While there are numerous possible reasons, a major cause boils down to the bias that prevails in the algorithms powering these TTS services. Many TTS systems are trained on limited sets of data, making them less effective. For example, the most commonly used dataset for TTS is, LibriSpeech, a corpus of approximately 1000 hours of 16kHz read English speech. The data for LibriSpeech is derived from read audiobooks from the LibriVox project and has been carefully segmented and aligned. Although LibriSpeech was started in 2015 and LibriVox in 2005, respectively, the majority of the books used for the audio recordings were written in the 19th century and before. This, in essence, means there certainly exists bias in terms of the lack of characters of color in these stories. Furthermore, the speakers that contributed to the LibriVox project recordings were not necessarily African Americans, Latinos, or Asians.

Moreover, LibriVox contains enough English content for a speech processing corpus, LibriSpeech, to be built from it but the same cannot be said for other languages.
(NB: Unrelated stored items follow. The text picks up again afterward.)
File: src/rtl/sdram_tmg_enc.sv
module sdram_tmg_enc #(
  parameter int NS_W       = 8,
  parameter int PER_W      = 16,
  parameter int MS_W       = 8,
  parameter int DIV_W      = 56,
  parameter int CAS_LSB    = 23,
  parameter int PRE_LSB    = 18,
  parameter int CMD_LSB    = 16,
  parameter int LEAD_LSB   = 14,
  parameter int RFA_LSB    = 2,
  parameter int RCD_LSB    = 0,
  parameter int FAST_PER   = 100,
  parameter logic [31:0] FAST_TW = 32'h0107_4015,
  parameter logic [31:0] SLOW_TW = 32'h0086_400D,
  parameter logic [31:0] FAST_RW = 32'h07F0_0000,
  parameter logic [31:0] SLOW_RW = 32'h05F0_0000
) (
  input  logic             clk,
  input  logic             rst_n,
  input  logic             start,
  input  logic             cfg_valid,
  input  logic [PER_W-1:0] period_x10,
  input  logic [3:0]       cas_lat,
  input  logic [NS_W-1:0]  t_pre_act_ns,
  input  logic [NS_W-1:0]  t_cmd_pre_ns,
  input  logic [NS_W-1:0]  t_lead_ns,
  input  logic [NS_W-1:0]  t_ref_act_ns,
  input  logic [NS_W-1:0]  t_ras_cas_ns,
  input  logic [4:0]       row_bits,
  input  logic [MS_W-1:0]  refresh_ms,
  output logic             valid,
  output logic [31:0]      timing_word,
  output logic [31:0]      refresh_word
);
  localparam int DVR_W = 24;
  localparam int CNT_W = $clog2(DIV_W + 1);
  localparam int N_OPS = 7;

  typedef enum logic [1:0] {S_IDLE, S_LOAD, S_RUN, S_DONE} st_t;
  st_t st;

  logic [2:0]       op;
  logic [CNT_W-1:0] cnt;
  logic [DVR_W-1:0] rem, dvr;
  logic [DIV_W-1:0] q;

  logic             l_cfg;
  logic [PER_W-1:0] l_per;
  logic [3:0]       l_cas;
  logic [NS_W-1:0]  l_ns [5];
  logic [4:0]       l_rows;
  logic [MS_W-1:0]  l_ms;

  logic [3:0]       clk_r [5];
  logic [DIV_W-1:0] fk;
  logic [13:0]      rcnt;

  logic [DIV_W-1:0] dvd_in, scaled;
  logic [DVR_W-1:0] dvr_in;
  logic [DVR_W:0]   tmp;
  logic             ge;
  logic [DVR_W-1:0] rem_nx;
  logic [DIV_W-1:0] q_nx;
  logic [3:0]       q_sat;

  assign scaled = (DIV_W'(l_ms) * DIV_W'(32'd1_000_000)) >> l_rows;

  always_comb begin
    dvd_in = '0;
    dvr_in = DVR_W'(l_per);
    if (op < 3'd5) begin
      dvd_in = DIV_W'(l_ns[op]) * DIV_W'(10) + DIV_W'(l_per);
    end else if (op == 3'd5) begin
      dvd_in = DIV_W'(32'd10_000_000);
    end else begin
      dvd_in = scaled * fk;
      dvr_in = DVR_W'(32'd1_000_000);
    end
  end

  assign tmp    = {rem, q[DIV_W-1]};
  assign ge     = tmp >= {1'b0, dvr};
  assign rem_nx = ge ? DVR_W'(tmp - {1'b0, dvr}) : tmp[DVR_W-1:0];
  assign q_nx   = {q[DIV_W-2:0], ge};
  assign q_sat  = (|q_nx[DIV_W-1:4]) ? 4'hF : q_nx[3:0];

  function automatic logic [1:0] enc_mid(input logic [3:0] c, input logic [1:0] fb);
    return (c >= 4'd2 && c <= 4'd4) ? 2'(c - 4'd1) : fb;
  endfunction

  logic [1:0] e_cas, e_pre, e_cmd, e_lead, e_rcd;
  logic [2:0] e_rfa;
  logic [31:0] tw_calc, rw_calc;

  assign e_cas  = (l_cas < 4'd2) ? 2'd1 : (l_cas > 4'd4) ? 2'd3 : 2'(l_cas - 4'd1);
  assign e_pre  = enc_mid(clk_r[0], 2'd3);
  assign e_cmd  = enc_mid(clk_r[1], 2'd3);
  assign e_lead = enc_mid(clk_r[2], 2'd1);
  assign e_rfa  = (clk_r[3] >= 4'd4 && clk_r[3] <= 4'd10) ? 3'(clk_r[3] - 4'd4) : 3'd6;
  assign e_rcd  = enc_mid(clk_r[4], 2'd3);

  always_comb begin
    tw_calc = '0;
    tw_calc[CAS_LSB  +: 2] = e_cas;
    tw_calc[PRE_LSB  +: 2] = e_pre;
    tw_calc[CMD_LSB  +: 2] = e_cmd;
    tw_calc[LEAD_LSB +: 2] = e_lead;
    tw_calc[RFA_LSB  +: 3] = e_rfa;
    tw_calc[RCD_LSB  +: 2] = e_rcd;
  end

  assign rw_calc = 32'(rcnt & 14'h3FF8) << 16;

  always_ff @(posedge clk or negedge rst_n) begin
    if (!rst_n) begin
      st           <= S_IDLE;
      op           <= '0;
      cnt          <= '0;
      rem          <= '0;
      dvr          <= '0;
      q            <= '0;
      l_cfg        <= 1'b0;
      l_per        <= '0;
      l_cas        <= '0;
      l_rows       <= '0;
      l_ms         <= '0;
      fk           <= '0;
      rcnt         <= '0;
      valid        <= 1'b0;
      timing_word  <= '0;
      refresh_word <= '0;
      for (int i = 0; i < 5; i++) begin
        l_ns[i]  <= '0;
        clk_r[i] <= '0;
      end
    end else if (start) begin
      l_cfg   <= cfg_valid;
      l_per   <= period_x10;
      l_cas   <= cas_lat;
      l_ns[0] <= t_pre_act_ns;
      l_ns[1] <= t_cmd_pre_ns;
      l_ns[2] <= t_lead_ns;
      l_ns[3] <= t_ref_act_ns;
      l_ns[4] <= t_ras_cas_ns;
      l_rows  <= row_bits;
      l_ms    <= refresh_ms;
      op      <= '0;
      valid   <= 1'b0;
      st      <= cfg_valid ? S_LOAD : S_DONE;
    end else begin
      case (st)
        S_LOAD: begin
          q   <= dvd_in;
          dvr <= dvr_in;
          rem <= '0;
          cnt <= CNT_W'(DIV_W);
          st  <= S_RUN;
        end
        S_RUN: begin
          q   <= q_nx;
          rem <= rem_nx;
          cnt <= cnt - 1'b1;
          if (cnt == CNT_W'(1)) begin
            case (op)
              3'd0: clk_r[0] <= q_sat;
              3'd1: clk_r[1] <= q_sat;
              3'd2: clk_r[2] <= q_sat;
              3'd3: clk_r[3] <= q_sat;
              3'd4: clk_r[4] <= q_sat;
              3'd5: fk       <= q_nx;
              default: rcnt  <= q_nx[13:0];
            endcase
            if (op == 3'(N_OPS - 1)) st <= S_DONE;
            else begin
              op <= op + 1'b1;
              st <= S_LOAD;
            end
          end
        end
        S_DONE: begin
          valid <= 1'b1;
          st    <= S_IDLE;
          if (l_cfg) begin
            timing_word  <= tw_calc;
            refresh_word <= rw_calc;
          end else if (l_per < PER_W'(FAST_PER)) begin
            timing_word  <= FAST_TW;
            refresh_word <= FAST_RW;
          end else begin
            timing_word  <= SLOW_TW;
            refresh_word <= SLOW_RW;
          end
        end
        default: ;
      endcase
    end
  end
endmodule

File: config.mk
export PLATFORM = sky130hd
export DESIGN_NAME = sdram_tmg_enc
export DESIGN_NICKNAME = d
export VERILOG_FILES = /design/src/rtl/sdram_tmg_enc.sv
export SDC_FILE = /design/constraint.sdc
export NUM_CORES = 2
export LEC_CHECK = 0
export BUFFER_PORTS_ARGS = -buffer_cell sky130_fd_sc_hd__buf_4
export CORE_MARGIN = 1
export CORE_UTILIZATION = 31
export CTS_CLUSTER_DIAMETER = 100
export DETAILED_ROUTE_END_ITERATION = 6
export PLACE_DENSITY = 0.44
export SETUP_SLACK_MARGIN = 0.2
export SLEW_MARGIN = 10
export SYNTH_ARGS = -nofsm -noshare
export SYNTH_HDL_FRONTEND = slang
export SYNTH_SLANG_ARGS = --single-unit
File: constraint.sdc
create_clock -name clk -period 29.8 [get_ports clk]
set_input_delay 1.49 -clock clk [delete_from_list [all_inputs] [get_ports clk]]
set_output_delay 1.49 -clock clk [all_outputs]
set_load 0.01 [all_outputs]
==> Implementation_results.wiki <==
{| class="wikitable"
! Metric !! Value
|-
| Gates resized, CTS repair || 0
|-
| Die span in x || 428.2 um
|-
| Global route overflow || 0
|-
| Global-route total usage across every layer || 21.13%
|-
| Slowest Stage Delay on Critical Path || 1.10 ns
|-
| Startpoint of the lowest-slack register-to-register path || l_ms[2]
|-
| Most frequently used flop master after synthesis || sky130_fd_sc_hd__dfrtp_1
|-
| Number of synthesized flops with an enable pin || 0
|-
| Area after DPL || 59600 sq um
|-
| Final clock period utilization by the worst path || 49.41%
|-
| Count of port buffers added during placement || 101
|-
| Largest cells by area after synthesis || sky130_fd_sc_hd__fa_1, sky130_fd_sc_hd__dfrtp_1, sky130_fd_sc_hd__ha_1
|-
| Hold Crit Class || flop to flop
|-
| I/O pin count || 142
|-
| Combinational family with the most area after synthesis || adder cells
|-
| Clk sink count || 294
|-
| Final count of negative-setup-slack endpoints || 0
|-
| Synth Register Bits || 294
|-
| Total power per unit cell area || 40.27 nW/um^2
|-
| Status || finished clean
|-
| Fill cell instance count of the final layout || 18726
|-
| Critical path launch point || l_ms[2]
|-
| Placeable core area || 180500 sq um
|-
| Number of nets in the layout || 7652
|-
| Multiplexer fraction of the synthesized cell area || 4.166%
|-
| Post-synth ARST share || 100.0%
|-
| Clock skew || 0.06482 ns
|-
| Total of max-cap violations || 0
|-
| Number of rows in the core area || 156
|-
| Post-synthesis xor/xnor area fraction || 2.346%
|-
| Peak ir drop on the vdd network || 0.06824 mV
|-
| Post-DR vias/cell || 4.843
|-
| Hold buffer count at cts || 0
|-
| Leakage power || 31.01 nW
|-
| Data arrival time of the worst path || 15.22 ns
|-
| Share of the core filled with cells || 33.83%
|-
| Share of cells above drive strength 1 || 8.023%
|-
| Netlist area before placement || 56320 sq um
|-
| Initial Utilization || 31.19%
|-
| Minimum clock period after layout || 14.72 ns
|-
| Critical Path Sink Type || flop
|-
| Crit path max-delay cell type || sky130_fd_sc_hd__and2_0
|-
| Avg WL per Cell || 22.39 um
|-
| Final HPWL DP || 141500 um
|-
| Final weighted congestion of routability-driven global placement || 0.8732
|-
| Adder-Cell Fraction of Synth Area || 46.92%
|-
| Total number of vias || 41135
|-
| Area of all placed cells without fillers || 61070 sq um
|-
| Insertion delay to the later sink of the worst-skew pair || 0.63 ns
|-
| Die footprint || 183400 sq um
|-
| Top-area cell type share of the netlist area || 37.15%
|-
| Area growth from synthesis to layout || 8.447%
|-
| Buffer depth of the longest clock path || 3
|-
| Num CTS Buffers || 42
|-
| Complex-gate fraction of the synthesized area || 6.758%
|-
| Sequential-to-total area share from yosys stat || 13.06%
|-
| Cell repeated most along the worst path || sky130_fd_sc_hd__fa_1
|-
| Critical path type || flop to flop
|-
| DR pass1 iterations || 5
|-
| Drt initial violations || 2535
|-
| Worst EP required || 30.30 ns
|-
| DRT antenna net count || 0
|-
| Worst hold path startpoint || timing_word[16]
|-
| CTS tree || done
|-
| Wire length of the first global-routing pass || 291900 um
|-
| Setup repair after global routing missed its margin || false
|-
| Clock slew at the register clock pins of the worst setup and hold paths || 0.06 ns
|-
| Maximum clock rate || 67.92 MHz
|-
| Post-detailed-route DRC marker count || 0
|-
| Sort of element at the start of the critical path || flop
|-
| Final Hold Violating Endpoints || 0
|-
| Antenna violations before repair || 11
|-
| Basic-gate share of the synthesized area counting and, or, nand and nor cells || 14.99%
|-
| Cell variety after synth || 90
|-
| Total setup buffers inserted after CTS || 0
|-
| Sum of negative setup slack || 0 ns
|-
| Max H-tree Level || 2
|-
| Post-Syn Area per Cell || 9.088 sq um
|-
| Root buf cell || sky130_fd_sc_hd__clkbuf_16
|-
| Post-synthesis instance total || 6197
|-
| Tightest slew margin relative to the limit || 9.735%
|-
| Die extent in y || 428.2 um
|-
| Pin slew with the least headroom to its limit || 1.353 ns
|-
| Critical-path maximum fanout || 17
|-
| Number of global-route vias before repair || 44879
|-
| Number of max-slew violations in the final report || 0
|-
| Routed wire length || 190100 um
|-
| Library cell with the largest summed area after synthesis || sky130_fd_sc_hd__fa_1
|-
| Number of warnings printed during yosys synthesis || 0
|-
| Largest net degree at the start of global routing || 137
|}
[synth_stat cells (53+ instances only)]
master / n
sky130_fd_sc_hd__a21o_1: 53
sky130_fd_sc_hd__a21oi_1: 173
sky130_fd_sc_hd__and2_1: 529
sky130_fd_sc_hd__and3_1: 72
sky130_fd_sc_hd__clkbuf_1: 325
sky130_fd_sc_hd__dfrtp_1: 294
sky130_fd_sc_hd__fa_1: 1045
sky130_fd_sc_hd__ha_1: 440
sky130_fd_sc_hd__inv_1: 1334
sky130_fd_sc_hd__mux2_2: 151
sky130_fd_sc_hd__nand2_1: 825
sky130_fd_sc_hd__nor2_1: 141
sky130_fd_sc_hd__o21ai_0: 173
sky130_fd_sc_hd__xnor2_1: 99
[where the power goes]
| group | internal (mW) | leakage (nW) | total (mW) | switching [mW] |
|---|---|---|---|---|
| Sequential | 0.467 | 3.76 | 0.551 | 0.0835 |
| Combinational | 0.396 | 26.5 | 1.37 | 0.975 |
| Clock | 0.321 | 0.704 | 0.537 | 0.216 |
[cells in the final DEF, fill, tap and decap left out, types with 72 or more instances in the layout]
cell and n:
sky130_fd_sc_hd__xnor2_1 99, sky130_fd_sc_hd__dfrtp_1 280, sky130_fd_sc_hd__and3_1 72, sky130_fd_sc_hd__buf_4 192, sky130_fd_sc_hd__ha_1 439, sky130_fd_sc_hd__a21oi_1 169
sky130_fd_sc_hd__nor2_1 136, sky130_fd_sc_hd__inv_1 1334, sky130_fd_sc_hd__nand2_1 825, sky130_fd_sc_hd__mux2_2 150, sky130_fd_sc_hd__o21ai_0 172, sky130_fd_sc_hd__fa_1 1045
sky130_fd_sc_hd__and2_1 529
[layer usage]
metal | track usage (%) | routed length (um) | up-vias
li1 | - | - | 18497
met1 | 28.43 | 84170 | 21437
met2 | 36.13 | 91890 | 982
met3 | 2.607 | 9216 | 219
met4 | 4.735 | 4858 | 0
met5 | 0 | 0 | -
[state kept, by name (all words and copies together), names as in the netlist, 4 cells and up]
signal        cells
l_rows            5
timing_word      13
l_per            16
l_ms              8
l_cas             4
q                56
dvr              17
cnt               6
clk_r            20
l_ns             40
rem              24
rcnt             11
refresh_word     11
fk               56
[cell families (layout without fill, tap and decap cells)]
kind of cell	count (synthesis)	count (layout)
AOI/OAI and AO/OA	602	602
xor gates and xnor gates	142	142
adders and majority gates	1485	1485
buffers and inverters	1722	1606
DFF	294	294
muxes	208	208
other	1	43
and+or+nand+nor	1743	1743
[worst max-delay path, delay by kind of cell (launching register included)]
kind	cells	cell delay, ns
adders and majority gates	15	6.74
DFF	1	0.49
AOI/OAI and AO/OA	13	3.51
xor gates and xnor gates	4	0.71
and+or+nand+nor	7	2.33
buffers and inverters	8	0.76
[metrics by stage]
| stage | total power, mW | hold slack (ns) | cells | worst slack (ns) |
|---|---|---|---|---|
| 2_1_floorplan | 1.316 | 0.4485 | 6236 | 17.47 |
| 3_3_place_gp | 1.920 | 0.4635 | 8415 | 15.33 |
| 3_5_place_dp | 1.926 | 0.4722 | 8416 | 15.14 |
| 4_1_cts | 2.479 | 0.4874 | 8490 | 15.11 |
| 5_1_grt | 2.605 | 0.5128 | 8491 | 14.54 |
| 6_report | 2.459 | 0.4794 | 8493 | 15.08 |
[path summary, 6_finish.rpt]
check | slack (ns) | cells past startpoint | endpoint
setup reg to reg | 15.08 | 47 | q[55]
min in group asynchronous | 0.93 | 1 | timing_word[2]
max in group asynchronous | 26.47 | 3 | fk[33]
setup / recovery | 15.08 | 47 | q[55]
hold / removal | 0.48 | 2 | timing_word[16]
hold reg to reg | 0.48 | 2 | timing_word[16]
[final cells by class]
type / count / area [sq um] / share of cell area, %
tap: 2370 / 2965 / 4.855
clock buffer: 55 / 1160 / 1.899
multi-input combinational: 4220 / 42750 / 70.00
inverter: 1337 / 5019 / 8.217
sequential: 294 / 7375 / 12.07
antenna: 3 / 7.507 / 0.01229
clock inverter: 19 / 307.8 / 0.5040
timing repair buffer: 195 / 1491 / 2.442
Note: power is estimated with default switching activity, not from simulation.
To state facts, LibriVox comprises over 60 thousand hours of content for English but comparatively less for other languages such as Greek, Latin, Japanese, and more. Another more recent dataset used by these voice AI systems, LibriTTS, addresses this issue.

LibriTTS is designed explicitly for text to speech. The new speech corpus is derived from the original audio and text materials of the LibriSpeech corpus and inherits the desired properties of the LibriSpeech corpus. LibriTTS corpus consists of 585 hours of speech data at a 24kHz sampling rate from 2,456 speakers and the corresponding texts. Despite the profusion of speech data through these datasets—among others, it is nevertheless difficult to find datasets that allow training the models on prosodic and emotional aspects. This serves as a second major hindrance.
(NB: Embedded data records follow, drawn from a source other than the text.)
### src/rtl/ocp_retry_supervisor.sv
module ocp_retry_supervisor
    import ocp_sup_pkg::*;
#(
    parameter int NUM_CH      = 4,
    parameter int CLK_KHZ     = 250000,
    parameter int DEGLITCH_NS = 3500,
    parameter int RETRY_US    = 1200,
    localparam int DEG_CYC    = (CLK_KHZ * DEGLITCH_NS) / 1000000,
    localparam int RETRY_CYC  = (CLK_KHZ * RETRY_US) / 1000
) (
    input  logic              clk,
    input  logic              rst_n,
    input  logic              logic_rst,
    input  logic [NUM_CH-1:0] ilim_flag,
    input  logic              therm_flag,
    input  logic              uv_flag,
    output logic [NUM_CH-1:0] ch_enable,
    output logic              fault_n,
    output logic              step_block
);

    logic [NUM_CH-1:0] tripped;
    logic              chan_clr;
    sys_mode_t         mode;
    logic              mode_run;
    logic              mode_hot;

    assign chan_clr = logic_rst | uv_flag;

    sup_mode_fsm u_mode (
        .clk         (clk),
        .rst_n       (rst_n),
        .logic_rst_i (logic_rst),
        .therm_i     (therm_flag),
        .uv_i        (uv_flag),
        .mode_o      (mode),
        .run_o       (mode_run),
        .hot_o       (mode_hot)
    );

    for (genvar g = 0; g < NUM_CH; g++) begin : g_chan
        ocp_chan_fsm #(
            .DEG_CYC   (DEG_CYC),
            .RETRY_CYC (RETRY_CYC)
        ) u_chan (
            .clk       (clk),
            .rst_n     (rst_n),
            .clr_i     (chan_clr),
            .ilim_i    (ilim_flag[g]),
            .tripped_o (tripped[g])
        );
    end

    always_comb begin
        ch_enable  = ~tripped & {NUM_CH{mode_run}};
        fault_n    = ~((|tripped) | mode_hot);
        step_block = (|tripped) | (mode != SYS_RUN);
    end

    AST_TRIP_FLAGS_FAULT: assert property (@(posedge clk) disable iff (!rst_n)
        (|tripped) |-> (!fault_n && step_block)) else $error("trip not reported");

    AST_HOT_DISABLES: assert property (@(posedge clk) disable iff (!rst_n)
        therm_flag |=> (ch_enable == '0 && step_block)) else $error("thermal left drive on");

    AST_UV_CLEARS: assert property (@(posedge clk) disable iff (!rst_n)
        uv_flag |=> (ch_enable == '0 && tripped == '0)) else $error("undervoltage left state");

    AST_RST_BLOCKS: assert property (@(posedge clk) disable iff (!rst_n)
        logic_rst |=> (ch_enable == '0 && step_block)) else $error("reset left drive on");

endmodule

### config.mk
export PLATFORM = sky130hd
export DESIGN_NAME = ocp_retry_supervisor
export DESIGN_NICKNAME = d
export VERILOG_FILES = /design/src/rtl/ocp_sup_pkg.sv /design/src/rtl/ocp_chan_fsm.sv /design/src/rtl/sup_mode_fsm.sv /design/src/rtl/ocp_retry_supervisor.sv
export SDC_FILE = /design/constraint.sdc
export NUM_CORES = 1
export LEC_CHECK = 0
export CORE_ASPECT_RATIO = 0.5
export CORE_MARGIN = 2
export CORE_UTILIZATION = 42
export DETAILED_ROUTE_END_ITERATION = 6
export PLACE_DENSITY_LB_ADDON = 0.25
export SYNTH_ARGS = -nofsm -noshare
export SYNTH_HDL_FRONTEND = slang
export SYNTH_SLANG_ARGS = --single-unit
### constraint.sdc
create_clock -name clk -period 6.45 [get_ports clk]
set_input_delay 1.29 -clock clk [delete_from_list [all_inputs] [get_ports clk]]
set_output_delay 1.29 -clock clk [all_outputs]
set_load 0.02 [all_outputs]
There must be a large amount of clean speech data from one speaker to train an end-to-end speech synthesizer from scratch which is not available for several low-resource languages. Besides, there is also an inadequacy of a reliable text normalization front-end and lexicon for these languages, which means phonemes are also not available for that particular text.

A third issue lies in the way the TTS systems are trained to recognize sound. At the phoneme level, these AI systems are tied to the phoneme set of the language a voice is built from. This is usually because modern speech synthesizers use recorded voice samples in a diphone database, allowing them to sound more natural. As a result, the phoneme set is restricted to the voice's language.

Correct prosody and pronunciation analysis from written text is also a major challenge today. Written text contains no explicit emotions and pronunciation of certain words is sometimes very anomalous. At a low-level synthesis, the discontinuities and contextual effects in wave concatenation methods are the most problematic.

Bridging the Digital Divide in Speech Synthesis AI

Eliminating bias means you have to be meticulous with the data these TTS algorithms use and take a more holistic approach to not just including more diverse data but also phonetic fundamentals. It is equally important to consider how the synthetic voices perform in different environments through focus groups. In other words, data must not only represent different dialects but genders as well, in order to reduce these race and gender biases and be more accurate.

Utilizing a technology that learns from multiple diverse data sets is a way of reducing the gaps and allowing all voices to be heard. It’s important to emphasize that the deep learning technology itself isn’t biased and the algorithm isn’t biased upfront but they can attain inherent biases if the data set provided does not accurately represent a population.

In order to limit as many of these biases as possible within AI, it’s crucial to make sure you are representing a wide range of people with various demographics. Bias-free AI models are important so that they work for every person and create meaningful results that help solve problems, not create them.

To put it simply, whether you’re building a TTS model from scratch, or fine-tuning an existing one, quality data should include a balanced representation of different voices across gender, age groups, race, and unique speakers. With the right mix of diverse data, your AI model will perform as envisaged: able to respond to the real world with all its variations.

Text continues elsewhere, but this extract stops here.